GenelTeknoloji

Görünmez Katiller DRONE’LAR (İHALAR)

İlk tank 1915 yılında İngilizler tarafından savaş sahasına eklendi. Mark 1 isimli bu tank prototipi o kadar hantal ve çirkin görünüyordu ki hiçbir asker onunla ilgilenmek istemiyordu. Rütbelilerin çoğu bu hantal makinenin hareket edebileceğinden dahi şüpheliydiler. Tanklar en başta orduların istemediği teneke yığınları iken 2. Dünya Savaşında tüm savaş doktrinlerini baştan aşağı değiştirecek büyük ölüm makinaları halini aldılar. Nazi Almanyası’nın savaşın başındaki hızlı ilerleyişi; tankları savaş alanında ilk defa bu kadar efektif kullanmalarından kaynaklanıyordu. Savaşın sonlarında Rusya’nın soğuk bataklıklarında bu metal canavarı kullanamadıkları için bir türlü ilerleyemediler ve ardından da geri çekilmek zorunda kaldılar. Finalde ise tüm savaşı kaybettiler.

MARK1 tank
MARK1 tankı

1915’li yıllara kadar hiç var olmayan bir platform nasıl bir anda savaşların kaderini tayin edebilen, orduların belkemiği halini almış ise aynı süreci bugün drone’lar (Türkçe: İHA) için de birebir yaşıyoruz.

Drone’ların Doğuşu

Aslında uzaktan kumandalı model uçakların savaş alanında kullanılmaları neredeyse ilk tanklar kadar eski. 1. ve 2. Dünya Savaşlarında uzaktan kumandalı küçük uçaklar muharebelerde görev aldılar. Fakat çok kısıtlı ve etkisiz bir görev tanımları vardı. Bu teknolojiye bugünkü seyir füzelerinin ataları diyebiliriz çünkü sadece hedefe doğru intihar saldırılarında bulunabiliyorlardı.
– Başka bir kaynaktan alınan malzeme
This design comes from an exercise in tuning for small area, a short achievable clock period and few clock cycles per item on the open sky130 flow, not from production work.
Function was checked by simulation only, so behaviour that the tests miss may differ from the original.

## build 82
Design sward_pixel_backend, start of the top module:
module sward_pixel_backend (
    input  wire        clk,
    input  wire        rst,           
    input  wire        in_valid,
    output wire        in_ready,
    input  wire [3:0]  l_en,
    input  wire [63:0] l_lin,
    input  wire [63:0] l_alpha,
    input  wire [31:0] l_opacity,
    input  wire [11:0] l_blend,
    input  wire [15:0] stamp_t,
    input  wire [15:0] calword,
    input  wire [15:0] gov_g,
    input  wire [3:0]  frame,
    input  wire [1:0]  px_x,
    input  wire [1:0]  px_y,
    input  wire [1:0]  dither_mode,
    output wire        out_valid,
    input  wire        out_ready,
    output wire [7:0]  h_code,
    output wire [7:0]  l_code,
    output wire        clamp
);
Size: roughly 14000 cells after synthesis, roughly 1900 flip-flops, about 260 I/O pins, about 130000 sq um of cells after synthesis.
==> flow/config.mk <==
export PLATFORM = sky130hd
export DESIGN_NAME = sward_pixel_backend
export DESIGN_NICKNAME = sward_pixel_backend
export VERILOG_FILES = /design/flow/design.v
export SDC_FILE = /design/flow/constraint.sdc
export NUM_CORES = 4
export LEC_CHECK = 0
export CAP_MARGIN = 20
export CORE_MARGIN = 2
export CORE_UTILIZATION = 60
export PLACE_DENSITY = 0.75
export SLEW_MARGIN = 20
==> flow/constraint.sdc <==
create_clock -name core_clock -period 25.0 [get_ports {clk}]
set_input_delay 5.0000 -clock core_clock [delete_from_list [all_inputs] [get_ports {clk}]]
set_output_delay 5.0000 -clock core_clock [all_outputs]
set_load 0.01 [all_outputs]
standard.sh (not shown) runs the stock make flow with config.mk's settings and CLKGATE_MAP_FILE= SYNTH_SCRIPT=/design/flow/synth_recipe.tcl, a recipe that flattens the netlist after the stock synthesis.
==> flow/flow/run.sh <==
#!/bin/bash
set -euo pipefail
bash standard.sh SETUP_SLACK_MARGIN=18.5 finish > make_finish.log 2>&1
Testbench counts of build 82, summed over its fixed seeds: cycles 6,504, items 6,400.
Source: an optimization exercise on an open RTL-to-GDS flow (aim: small area, a short achievable clock period and few clock cycles). Production flows keep margins and buffers that such runs may drop. Function not checked in this run: the RTL went through the layout flow alone.

$ cat design/flow/design.v
module rot_check (
    input  wire        clk,
    input  wire        rst,
    input  wire        ro_we,
    input  wire [5:0]  ro_addr,
    input  wire [9:0]  ro_data,
    input  wire        start,
    input  wire [6:0]  k_in,
    input  wire [5:0]  m_in,
    input  wire [10:0] pphi_in,
    input  wire        phi_valid,
    input  wire [5:0]  phi_data,
    output wire        phi_ready,
    output reg         tab_valid,
    output reg  [5:0]  tab_phi,
    output reg  [5:0]  tab_x,
    output reg  [5:0]  tab_row,
    output wire        idle,
    output reg         done,
    output reg  [3:0]  result,
    output reg  [5:0]  row_a,
    output reg  [5:0]  row_b,
    output reg  [9:0]  phase_index
);
    localparam [3:0] RES_PASS        = 4'd0;
    localparam [3:0] RES_FIRING_MAP  = 4'd1;
    localparam [3:0] RES_COVERAGE    = 4'd2;
    localparam [3:0] RES_PHASE_RANGE = 4'd5;
    localparam [3:0] RES_LIMIT       = 4'd6;
    localparam [2:0] S_IDLE   = 3'd0;
    localparam [2:0] S_STREAM = 3'd1;
    localparam [2:0] S_GCD    = 3'd2;
    localparam [2:0] S_FILL   = 3'd3;
    localparam [2:0] S_EMIT   = 3'd4;
    reg [2:0]  state;
    reg [6:0]  k;
    reg [5:0]  m;
    reg [10:0] pphi;
    reg [9:0]  row_ofs [0:63];
    reg [10:0] idx;                  
    reg [63:0] seen;                 
    reg [5:0]  dphi [0:63];          
    reg [9:0]  dpos [0:63];          
    reg [6:0]  ndist;                
    reg [6:0]  ga, gb;
    reg [6:0]  pass;                 
    reg [5:0]  r;
    reg [5:0]  s;
    reg [63:0] own_v;
    reg [5:0]  owner [0:63];
    reg [5:0]  xc;                   
    integer i;
    assign idle      = (state == S_IDLE);
    assign phi_ready = (state == S_STREAM);
    wire [10:0] tick_sum = {5'd0, r} + {1'b0, row_ofs[s]};
    wire [10:0] x_full   = tick_sum % {4'd0, k};
    wire [5:0]  x        = x_full[5:0];
    wire [6:0]  s_inc    = {1'b0, s} + {1'b0, m};
    wire [5:0]  s_next   = (s_inc >= k) ? (s_inc - k) : s_inc[5:0];
    wire        limit_bad = (k_in == 7'd0) || (k_in > 7'd64) || ({1'b0, m_in} >= k_in) ||
                            (pphi_in == 11'd0) || (pphi_in > 11'd1024);
    always @(posedge clk) begin
        if (ro_we && state == S_IDLE)
            row_ofs[ro_addr] <= ro_data;
    end
    always @(posedge clk) begin
        if (rst) begin
            state       <= S_IDLE;
            done        <= 1'b0;
            tab_valid   <= 1'b0;
            tab_phi     <= 6'd0;
            tab_x       <= 6'd0;
            tab_row     <= 6'd0;
            result      <= 4'd0;
            row_a       <= 6'd0;
            row_b       <= 6'd0;
            phase_index <= 10'd0;
            k           <= 7'd0;
            m           <= 6'd0;
            pphi        <= 11'd0;
            idx         <= 11'd0;
            seen        <= 64'd0;
            ndist       <= 7'd0;
            ga          <= 7'd0;
            gb          <= 7'd0;
            pass        <= 7'd0;
            r           <= 6'd0;
            s           <= 6'd0;
            own_v       <= 64'd0;
            xc          <= 6'd0;
        end else begin
            done      <= 1'b0;
            tab_valid <= 1'b0;
            case (state)
                S_IDLE: begin
                    if (start) begin
                        k     <= k_in;
                        m     <= m_in;
                        pphi  <= pphi_in;
                        idx   <= 11'd0;
                        seen  <= 64'd0;
                        ndist <= 7'd0;
                        if (limit_bad) begin
                            done        <= 1'b1;
                            result      <= RES_LIMIT;
                            row_a       <= 6'd0;
                            row_b       <= 6'd0;
                            phase_index <= 10'd0;
                        end else begin
                            state <= S_STREAM;
                        end
                    end
                end
                S_STREAM: begin
                    if (phi_valid) begin
                        if ({1'b0, phi_data} >= k) begin
                            state       <= S_IDLE;
                            done        <= 1'b1;
                            result      <= RES_PHASE_RANGE;
                            row_a       <= 6'd0;
                            row_b       <= 6'd0;
                            phase_index <= idx[9:0];
                        end else begin
                            if (!seen[phi_data]) begin
                                seen[phi_data]     <= 1'b1;
                                dphi[ndist[5:0]]   <= phi_data;
                                dpos[ndist[5:0]]   <= idx[9:0];
                                ndist              <= ndist + 7'd1;
                            end
                            idx <= idx + 11'd1;
                            if (idx + 11'd1 == pphi) begin
                                state <= S_GCD;
                                ga    <= k;
                                gb    <= {1'b0, m};
                            end
                        end
                    end
                end
                S_GCD: begin
                    if (gb != 7'd0) begin
                        ga <= gb;
                        gb <= ga % gb;
                    end else if (ga != 7'd1) begin
                        state       <= S_IDLE;
                        done        <= 1'b1;
                        result      <= RES_COVERAGE;
                        row_a       <= 6'd0;
                        row_b       <= 6'd0;
                        phase_index <= 10'd0;
                    end else begin
                        state <= S_FILL;
                        pass  <= 7'd0;
                        r     <= 6'd0;
                        s     <= dphi[0];
                        own_v <= 64'd0;
                    end
                end
                S_FILL: begin
                    if (own_v[x]) begin
                        state       <= S_IDLE;
                        done        <= 1'b1;
                        result      <= RES_FIRING_MAP;
                        row_a       <= owner[x];
                        row_b       <= s;
                        phase_index <= dpos[pass[5:0]];
                    end else begin
                        own_v[x] <= 1'b1;
                        owner[x] <= s;
                        r        <= r + 6'd1;
                        s        <= s_next;
                        if ({1'b0, r} == k - 7'd1) begin
                            state <= S_EMIT;
                            xc    <= 6'd0;
                        end
                    end
                end
                S_EMIT: begin
                    tab_valid <= 1'b1;
                    tab_phi   <= dphi[pass[5:0]];
                    tab_x     <= xc;
                    tab_row   <= owner[xc];
                    xc        <= xc + 6'd1;
                    if ({1'b0, xc} == k - 7'd1) begin
                        if (pass + 7'd1 == ndist) begin
                            state       <= S_IDLE;
                            done        <= 1'b1;
                            result      <= RES_PASS;
                            row_a       <= 6'd0;
                            row_b       <= 6'd0;
                            phase_index <= 10'd0;
                        end else begin
                            state <= S_FILL;
                            pass  <= pass + 7'd1;
                            r     <= 6'd0;
                            s     <= dphi[pass[5:0] + 6'd1];
                            own_v <= 64'd0;
                        end
                    end
                end
                default: state <= S_IDLE;
            endcase
        end
    end
endmodule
İHA teknolojisini ilk kullanan ve geleceğine yön veren ülke ise ABD oldu. 1916’dan günümüze kadar 100 yıldan fazla bir süredir İHA platformlarına yatırım yapıyorlar. Özellikle Vietnam savaşında Amerikan uçaklarında makine topu yerine hedefe güdümlü füze kullanılmaya başlanmasıyla insansız hava aracı teknolojilerinde yeni bir çağ başlamış oldu.

1950’lerin ortalarında pilotsuz uçakların kameralarla donatılarak savaş alanının keşfi için kullanılabileceği düşüncesi Birleşik Devletler ordusu tarafından değerlendirilince de bu araçların bildiğimiz en yaygın kullanımı ortaya çıkmış oldu. Bu tarihten sonra sürekli daha yüksekten uçan, daha geniş alandan veri toplayan, savaş sahasında daha etkili İHA’lar geliştirildi ve ordular tarafından kullanılmaya başlandı.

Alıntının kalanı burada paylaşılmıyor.